Plaque stabilizing and destabilizing effects in atherosclerosis: the role of microvessels, macrophage metabolism and fibroblasts

Cardiovascular disease is a major global health concern, leading to significant morbidity and mortality. Atherosclerosis, a chronic inflammatory disease, is a key driver of many cardiovascular diseases. Atherosclerosis causes the buildup of fatty deposits, also called plaques, in arteries. Destabilization and subsequent rupture of plaques can trigger serious events such as heart attack and stroke. This thesis explored potential regulators of atherosclerotic plaque stability, focusing on microvessels, macrophage metabolism and fibroblasts. Firstly, the effect of modification of the PDGF-B protein on atherosclerotic microvessel leakage and plaque stability was studied.

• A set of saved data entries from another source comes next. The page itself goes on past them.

**src/shared/bank_fsm_pkg.sv**
```systemverilog
package bank_fsm_pkg;
    // ************************************************
    // Commands
    // ************************************************
    typedef enum logic [3:0] {
        cmd_deselect = 4'h0,
        cmd_nop = 4'h1,
        cmd_burst_stop = 4'h2,
        cmd_read = 4'h3,
        cmd_write = 4'h4,
        cmd_activate = 4'h5,
        cmd_precharge = 4'h6,
        cmd_refresh = 4'h7,
        cmd_load_config = 4'h8
    } cmd_type;

    // ************************************************
    // Bank states
    // ************************************************
    typedef enum logic [2:0] {
        st_idle = 3'h0,
        st_row_active = 3'h1,
        st_read = 3'h2,
        st_write = 3'h3,
        st_read_autoclose = 3'h4,
        st_write_recovery = 3'h5,
        st_precharge = 3'h6,
        st_write_autoclose = 3'h7
    } bank_state_type;

    // ************************************************
    // Reset values and defaults
    // ************************************************
    localparam logic [3:0] burst_len_reset = 4'h4;
    localparam logic [1:0] read_latency_reset = 2'h2;
    localparam int default_col_bits = 8;
    localparam int default_bank_id = 0;
    localparam int cnt_bits = 9;
endpackage

```
**src/hw/bank_fsm.sv**
```systemverilog
module bank_fsm #(
    parameter int COL_BITS = bank_fsm_pkg::default_col_bits,
    parameter int BANK_ID = bank_fsm_pkg::default_bank_id
) (
    // Clock and reset
    input wire logic i_mclk,
    input wire logic i_rst_n,
    // Command pins from controller
    input wire logic i_cke,
    input wire logic i_cs_n,
    input wire logic i_ras_n,
    input wire logic i_cas_n,
    input wire logic i_we_n,
    input wire logic i_bank_select_line,
    input wire logic i_autoclose_flag_line,
    input wire logic [COL_BITS-1:0] i_col,
    // Configuration from mode logic
    input wire logic [3:0] i_burst_len,
    input wire logic [1:0] i_read_latency,
    // Bank status
    output logic [2:0] o_state,
    output logic o_power_down,
    output logic o_read_data_en,
    output logic o_write_data_en,
    output logic [COL_BITS-1:0] o_col,
    output logic o_illegal
);
    initial begin
        if (COL_BITS < 1 || COL_BITS > 16 || BANK_ID < 0 || BANK_ID > 1) begin
            $error("bank_fsm: unsupported parameters");
        end
    end

    // ************************************************
    // Pin synchronisers
    // ************************************************
    logic [7+COL_BITS:0] sync1;
    logic [7+COL_BITS:0] sync2;
    logic [7+COL_BITS:0] next_sync1;
    logic [7+COL_BITS:0] next_sync2;

    always_comb begin
        next_sync1 = {i_cke, i_cs_n, i_ras_n, i_cas_n, i_we_n,
                      i_bank_select_line, i_autoclose_flag_line, 1'b0, i_col};
        next_sync2 = sync1;
    end

    always_ff @(posedge i_mclk or negedge i_rst_n) begin
        if (!i_rst_n) begin
            sync1 <= {1'b1, 1'b1, {(6+COL_BITS){1'b0}}};
            sync2 <= {1'b1, 1'b1, {(6+COL_BITS){1'b0}}};
        end else begin
            sync1 <= next_sync1;
            sync2 <= next_sync2;
        end
    end

    logic cke;
    logic bank_sel;
    logic autoclose;
    logic [COL_BITS-1:0] col_in;
    bank_fsm_pkg::cmd_type cmd;

    assign cke = sync2[7+COL_BITS];
    assign bank_sel = sync2[2+COL_BITS];
    assign autoclose = sync2[1+COL_BITS];
    assign col_in = sync2[COL_BITS-1:0];

    cmd_decoder u_dec (
        .i_cs_n(sync2[6+COL_BITS]),
        .i_ras_n(sync2[5+COL_BITS]),
        .i_cas_n(sync2[4+COL_BITS]),
        .i_we_n(sync2[3+COL_BITS]),
        .o_cmd(cmd)
    );

    // ************************************************
    // Bank state machine
    // ************************************************
    bank_fsm_pkg::bank_state_type state;
    bank_fsm_pkg::bank_state_type next_state;
    logic [bank_fsm_pkg::cnt_bits-1:0] beats;
    logic [bank_fsm_pkg::cnt_bits-1:0] next_beats;
    logic [1:0] drain;
    logic [1:0] next_drain;
    logic cke_prev;
    logic power_down;
    logic next_power_down;
    logic illegal;
    logic next_illegal;
    logic [COL_BITS-1:0] col;
    logic [COL_BITS-1:0] next_col;
    logic mine;
    logic hit_pre;
    logic burst_last;
    logic [bank_fsm_pkg::cnt_bits-1:0] len;

    always_comb begin
        mine = (bank_sel == BANK_ID[0]);
        hit_pre = autoclose || mine;
        len = {{(bank_fsm_pkg::cnt_bits-4){1'b0}}, i_burst_len};
        burst_last = (beats <= {{(bank_fsm_pkg::cnt_bits-1){1'b0}}, 1'b1});
        next_state = state;
        next_beats = beats;
        next_col = col;
        next_illegal = 1'b0;
        next_drain = (drain != 2'h0) ? drain - 2'h1 : 2'h0;
        // Power-down entered on falling clock enable, left on rising
        next_power_down = power_down;
        if (cke_prev && !cke) begin
            next_power_down = 1'b1;
        end else if (!cke_prev && cke) begin
            next_power_down = 1'b0;
        end
        if (cke && cke_prev) begin
            case (state)
                bank_fsm_pkg::st_idle: begin
                    // Deselect, no-op, burst stop do nothing
                    if (cmd == bank_fsm_pkg::cmd_activate && mine) begin
                        next_state = bank_fsm_pkg::st_row_active;
                    end else if (mine && (cmd == bank_fsm_pkg::cmd_read ||
                                          cmd == bank_fsm_pkg::cmd_write)) begin
                        next_illegal = 1'b1;
                    end else begin
                        next_state = bank_fsm_pkg::st_idle;
                    end
                end
                bank_fsm_pkg::st_row_active,
                bank_fsm_pkg::st_read,
                bank_fsm_pkg::st_write,
                bank_fsm_pkg::st_write_recovery: begin
                    if (state == bank_fsm_pkg::st_read ||
                        state == bank_fsm_pkg::st_write) begin
                        next_beats = beats - 9'h001;
                        next_col = col + {{(COL_BITS-1){1'b0}}, 1'b1};
                        if (burst_last) begin
                            next_state = (state == bank_fsm_pkg::st_read) ?
                                bank_fsm_pkg::st_row_active :
                                bank_fsm_pkg::st_write_recovery;
                        end
                    end else if (state == bank_fsm_pkg::st_write_recovery) begin
                        next_state = bank_fsm_pkg::st_row_active;
                    end
                    if (cmd == bank_fsm_pkg::cmd_burst_stop &&
                        (state == bank_fsm_pkg::st_read ||
                         state == bank_fsm_pkg::st_write)) begin
                        next_state = bank_fsm_pkg::st_row_active;
                        next_beats = 9'h000;
                        if (state == bank_fsm_pkg::st_read) begin
                            next_drain = i_read_latency;
                        end
                    end else if (mine && cmd == bank_fsm_pkg::cmd_read) begin
                        next_state = autoclose ?
                            bank_fsm_pkg::st_read_autoclose :
                            bank_fsm_pkg::st_read;
                        next_beats = len;
                        next_col = col_in;
                    end else if (mine && cmd == bank_fsm_pkg::cmd_write) begin
                        next_state = autoclose ?
                            bank_fsm_pkg::st_write_autoclose :
                            bank_fsm_pkg::st_write;
                        next_beats = len;
                        next_col = col_in;
                    end else if (cmd == bank_fsm_pkg::cmd_precharge &&
                                 hit_pre) begin
                        next_state = bank_fsm_pkg::st_precharge;
                        next_beats = 9'h000;
                    end else if (cmd == bank_fsm_pkg::cmd_activate ||
                                 cmd == bank_fsm_pkg::cmd_refresh ||
                                 cmd == bank_fsm_pkg::cmd_load_config) begin
                        next_illegal = 1'b1;
                    end
                end
                bank_fsm_pkg::st_read_autoclose,
                bank_fsm_pkg::st_write_autoclose: begin
                    next_beats = beats - 9'h001;
                    next_col = col + {{(COL_BITS-1){1'b0}}, 1'b1};
                    if (burst_last) begin
                        next_state = bank_fsm_pkg::st_precharge;
                    end
                    if (cmd != bank_fsm_pkg::cmd_deselect &&
                        cmd != bank_fsm_pkg::cmd_nop) begin
                        next_illegal = 1'b1;
                    end
                end
                bank_fsm_pkg::st_precharge: begin
                    next_state = bank_fsm_pkg::st_idle;
                end
                default: begin
                    next_state = bank_fsm_pkg::st_idle;
                end
            endcase
        end
    end

    always_ff @(posedge i_mclk or negedge i_rst_n) begin
        if (!i_rst_n) begin
            state <= bank_fsm_pkg::st_idle;
            beats <= 9'h000;
            col <= '0;
            drain <= 2'h0;
            cke_prev <= 1'b1;
            power_down <= 1'b0;
            illegal <= 1'b0;
        end else begin
            state <= next_state;
            beats <= next_beats;
            col <= next_col;
            drain <= next_drain;
            cke_prev <= cke;
            power_down <= next_power_down;
            illegal <= next_illegal;
        end
    end

    // ************************************************
    // Registered outputs
    // ************************************************
    logic next_rd_en;
    logic next_wr_en;

    always_comb begin
        next_rd_en = (next_state == bank_fsm_pkg::st_read) ||
                     (next_state == bank_fsm_pkg::st_read_autoclose) ||
                     (next_drain != 2'h0);
        next_wr_en = (next_state == bank_fsm_pkg::st_write) ||
                     (next_state == bank_fsm_pkg::st_write_autoclose);
    end

    always_ff @(posedge i_mclk or negedge i_rst_n) begin
        if (!i_rst_n) begin
            o_state <= 3'h0;
            o_power_down <= 1'b0;
            o_read_data_en <= 1'b0;
            o_write_data_en <= 1'b0;
            o_col <= '0;
            o_illegal <= 1'b0;
        end else begin
            o_state <= next_state;
            o_power_down <= next_power_down;
            o_read_data_en <= next_rd_en;
            o_write_data_en <= next_wr_en;
            o_col <= next_col;
            o_illegal <= next_illegal;
        end
    end
endmodule

```
**src/hw/cmd_decoder.sv**
```systemverilog
module cmd_decoder (
    // Command pins, already synchronised
    input wire logic i_cs_n,
    input wire logic i_ras_n,
    input wire logic i_cas_n,
    input wire logic i_we_n,
    // Decoded command
    output bank_fsm_pkg::cmd_type o_cmd
);
    always_comb begin
        if (i_cs_n) begin
            o_cmd = bank_fsm_pkg::cmd_deselect;
        end else begin
            case ({i_ras_n, i_cas_n, i_we_n})
                3'h7: o_cmd = bank_fsm_pkg::cmd_nop;
                3'h6: o_cmd = bank_fsm_pkg::cmd_burst_stop;
                3'h5: o_cmd = bank_fsm_pkg::cmd_read;
                3'h4: o_cmd = bank_fsm_pkg::cmd_write;
                3'h3: o_cmd = bank_fsm_pkg::cmd_activate;
                3'h2: o_cmd = bank_fsm_pkg::cmd_precharge;
                3'h1: o_cmd = bank_fsm_pkg::cmd_refresh;
                3'h0: o_cmd = bank_fsm_pkg::cmd_load_config;
                default: o_cmd = bank_fsm_pkg::cmd_nop;
            endcase
        end
    end
endmodule

```
**config.mk**
```make
export PLATFORM = sky130hd
export DESIGN_NAME = bank_fsm
export DESIGN_NICKNAME = d
export VERILOG_FILES = /design/src/shared/bank_fsm_pkg.sv /design/src/hw/bank_fsm.sv /design/src/hw/cmd_decoder.sv
export SDC_FILE = /design/constraint.sdc
export NUM_CORES = 1
export LEC_CHECK = 0
export BUFFER_PORTS_ARGS = -buffer_cell sky130_fd_sc_hd__buf_2
export CAP_MARGIN = 30
export CORE_UTILIZATION = 51
export DETAILED_ROUTE_END_ITERATION = 16
export PLACE_DENSITY = 0.75
export SYNTH_ARGS = -nofsm -noshare
export SYNTH_HDL_FRONTEND = slang
export SYNTH_SLANG_ARGS = --single-unit
```
**constraint.sdc**
```tcl
create_clock -name i_mclk -period 2.3 [get_ports i_mclk]
set_input_delay 0.115 -clock i_mclk [delete_from_list [all_inputs] [get_ports i_mclk]]
set_output_delay 0.115 -clock i_mclk [all_outputs]
set_load 0.05 [all_outputs]
```
* Yosys cells after proc, flatten, opt, wreduce, memory -nomap -nowiden *
Memories as Yosys holds them, arrays and structs flattened.
Cells that the tools add are included.

storage, ports and cells
  bits in registers = 57
  word-level logic and storage cells = 111
  ROM bits = 32
  memories kept = 1

cells by class
  muxes and demuxes = 44
  add/sub/neg operators = 3
  bitwise operators = 1
  equality and inequality tests = 20
  magnitude comparators = 1
  reductions and logical operators = 30

memories
  name              depth  bits a word  rd ports  clocked after Yosys merged registers in  write ports  line               RTL
  (name not given)  8      4            1         0                                        0            cmd_decoder.sv:14  case ({i_ras_n, i_cas_n, i_we_n})

operators by type and width
  operator                                                                          number
  9-bit 2-to-1 mux                                                                  5
  3-bit 2-to-1 mux                                                                  14
  8-bit 2-to-1 mux                                                                  4
  3-bit == test, second input constant                                              6
  9-bit one-hot mux with 2 select lines                                             1
  4-bit by 3-bit == test with 1-bit output, second input constant                   4
  8-bit one-hot mux with 2 select lines                                             1
  3-bit by 2-bit == test with 1-bit output, second input constant                   4
  3-bit one-hot mux with 4 select lines                                             1
  1-bit 2-to-1 mux                                                                  11
  1-bit logical AND                                                                 10
  2-bit 2-to-1 mux                                                                  5
  9-bit by 1-bit less-or-equal comparator with 1-bit output, second input constant  1
  9-bit by 1-bit subtractor with 9-bit output, second input constant                1
  8-bit by 1-bit adder with 8-bit output, second input constant                     1
  4-bit by 2-bit == test with 1-bit output, second input constant                   2
  1-bit logical OR                                                                  8
  2-bit nonzero test                                                                4
  6-bit != test, second input constant                                              1
  4-bit == test, second input constant                                              1
  4-bit 2-to-1 mux                                                                  1
  4-bit by 1-bit != test with 1-bit output, second input constant                   1
  4-bit nonzero test                                                                1
  4-bit OR reduction                                                                1
  other kinds (9)                                                                   10

* Logic depth before layout (Yosys ltp) *
Gate-level depths: netlist (run 1).

  depth after elaboration = 13
  mapped depth = 12
  mapped depth without buffers = 9

* Modules after synthesis *
Synthesis (run 1) repeated with hierarchy kept, for this count alone.

second synthesis, totals
  cell total of the unflattened synthesis = 258
  area total of the unflattened synthesis = 2,680.1 µm²

by module, submodules not included
  module       instances  area an instance (µm²)  sequential area each (µm²)  cells an instance
  bank_fsm     1          2,611.3                 1,432.6                     248
  cmd_decoder  1          68.8                    0.0                         10

* Worst setup path before layout (run 1) *
OpenSTA, ideal clock, no wires.

  kind = flip-flop to flip-flop
  start = reg sync2[11]
  end = reg o_col[6]
  slack = 92 ps
  arrival time = 2,131 ps
  buffers on the path = 2
  cell stages (with the launch flop) = 12
  cells stage by stage = dfrtp_1 > buf_6 > inv_1 > ha_1 > or4_4 > a21oi_4 > o21a_1 > buf_6 > nor3_1 > o21ai_1 > o311ai_1 > o21ai_1

between the ends
  longest elaborated chain between the ends = 8
  elaborated cells between the ends (all ways) = 12

RTL lines
  item                                      line               RTL
  start, declared                           bank_fsm.sv:38     logic [7+COL_BITS:0] sync2;
  start signal, assigned                    bank_fsm.sv:51     sync2 <= {1'b1, 1'b1, {(6+COL_BITS){1'b0}}};
  start signal, assigned                    bank_fsm.sv:54     sync2 <= next_sync2;
  memory 8 x 4 bit *                        --
  4-bit 2-to-1 mux *                        cmd_decoder.sv:11  if (i_cs_n) begin
  4-bit by 3-bit == test with 1-bit output  bank_fsm.sv:158    end else if (mine && cmd == bank_fsm_pkg::cmd_write) begin
  1-bit logical AND                         bank_fsm.sv:158
  8-bit 2-to-1 mux                          bank_fsm.sv:158
  8-bit 2-to-1 mux                          bank_fsm.sv:152    end else if (mine && cmd == bank_fsm_pkg::cmd_read) begin
  8-bit 2-to-1 mux *                        bank_fsm.sv:144    if (cmd == bank_fsm_pkg::cmd_burst_stop &&
  8-bit one-hot mux with 2 select lines *   bank_fsm.sv:116    case (state)
  end signal, assigned                      bank_fsm.sv:243    o_col <= next_col;
  end, declared                             bank_fsm.sv:25     output logic [COL_BITS-1:0] o_col,

Every way passes the cells marked *; elsewhere a longest branch is shown, timed or not.
A chain may end at the register's enable or synchronous reset.

* Worst setup path in the final report (run 1) *
Ends and elaborated chain as after synthesis.

==> results of run 1 <==
flip-flops by register name, summed over array words and instances, names as in the netlist:
| register | cells |
|---|---|
| o_state | 3 |
| o_col | 8 |
| o_illegal | 1 |
| beats | 9 |
| drain | 2 |
| o_power_down | 1 |
| sync2 | 15 |
| o_write_data_en | 1 |
| next_sync2 | 15 |
| o_read_data_en | 1 |
| cke_prev | 1 |
what timing repair did:
item                                    4_1_cts  5_1_grt
hold endpoints to repair                     67        0
resized for setup                             0       19
hold buffers                                 16        0
endpoints found under the setup margin        0       18
buffers inserted                              0        2
stage by stage:
step	setup WS (ns)	instance area, um^2	utilization	std cells
finish	0.0359	3510	0.687	420
global placement	0.108	3060	0.599	386
global route	-0.0798	3510	0.687	420
CTS	0.0431	3440	0.673	418
floorplan	0.0923	2720	-	273
detailed placement	0.0513	3060	0.599	386
worst max path at each step:
stage / start / endpoint / slack, ns / depth (start not counted)
2_1_floorplan: sync2[11]$_DFF_PN0_ / o_col[6]$_DFFE_PN0P_ / 0.09 / 11
3_3_place_gp: sync2[11]$_DFF_PN0_ / o_col[0]$_DFFE_PN0P_ / 0.11 / 9
3_5_place_dp: sync2[11]$_DFF_PN0_ / o_col[2]$_DFFE_PN0P_ / 0.05 / 10
4_1_cts: sync2[11]$_DFF_PN0_ / o_col[2]$_DFFE_PN0P_ / 0.04 / 10
5_1_grt: sync2[11]$_DFF_PN0_ / o_col[7]$_DFFE_PN0P_ / -0.08 / 10
6_report: sync2[11]$_DFF_PN0_ / o_col[6]$_DFFE_PN0P_ / 0.04 / 10
cells by family after synthesis:
family / after synthesis / share of synthesized area
flops: 57 / 0.528
simple gates: 98 / 0.182
compound gates: 84 / 0.201
fa+ha+maj: 7 / 0.0323
buf+inv: 21 / 0.0369
mux: 1 / 0.00415
xor+xnor: 5 / 0.0161
area by class of cell:
cell class              count  share of cell area
clock buffers              13              0.0424
clock inverters             3              0.0185
inverters                  11              0.0118
multi-input cells         195               0.352
flip-flops and latches     57               0.408
well taps                  70              0.0249
repair buffers             71               0.143
critical path, stage by stage, from the launching register on:
cell and delay [ns]:
dfrtp_1 0.39, inv_2 0.08, ha_4 0.20, or4_4 0.54, a21oi_4 0.20, o21a_1 0.21
buf_6 0.15, nor3_1 0.04, o21ai_1 0.13, o311ai_1 0.11, o21ai_1 0.14
synthesized netlist by cell type (3+ instances only):
| master | number |
|---|---|
| a21oi_1 | 22 |
| and3_1 | 5 |
| buf_2 | 5 |
| clkbuf_1 | 3 |
| dfrtp_1 | 52 |
| dfstp_2 | 5 |
| ha_1 | 7 |
| inv_1 | 11 |
| nand2_1 | 16 |
| nand2b_1 | 3 |
| nand3_1 | 9 |
| nand4_1 | 3 |
| nor2_1 | 29 |
| nor3_1 | 13 |
| nor3b_1 | 3 |
| o21a_1 | 3 |
| o21ai_0 | 23 |
| o21ai_1 | 7 |
| o22a_1 | 3 |
| or3_1 | 4 |
| xor2_1 | 4 |
metal layers:
| metal | vias up | GRT usage | share of wire |
|---|---|---|---|
| met3 | 9 | 0.0589 | 0.054 |
| li1 | 1126 | - | - |
| met4 | 0 | 0.124 | 0.014 |
| met2 | 74 | 0.369 | 0.49 |
| met5 | - | 0 | 0 |
| met1 | 1098 | 0.293 | 0.44 |
power by group through the flow:
| stage | Clock [W] | Sequential, W | Combinational, W |
|---|---|---|---|
| finish | 0.00102 | 0.00138 | 0.00159 |
| global route | 0.00107 | 0.00142 | 0.00173 |
| CTS | 0.00103 | 0.00137 | 0.00153 |
| detailed placement | 0 | 0.00139 | 0.00149 |
| global placement | 0 | 0.00139 | 0.00146 |
| floorplan | 0 | 0.00168 | 0.000815 |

Although atherosclerotic microvessels were unaffected, the modification showed dual effects as it enhanced plaque stability, while also stimulating an inflammatory response in the blood. Additionally, this thesis showed that inhibition of a glycolytic enzyme in macrophages did not affect plaque stability, but led to fatty liver disease instead. Lastly, the role of fibroblasts was explored, revealing their diversity, cell-specific markers and potential function in atherosclerosis. Hereby, this thesis identified new leverage points for future treatment development for atherosclerosis and fatty liver disease, which require further investigation.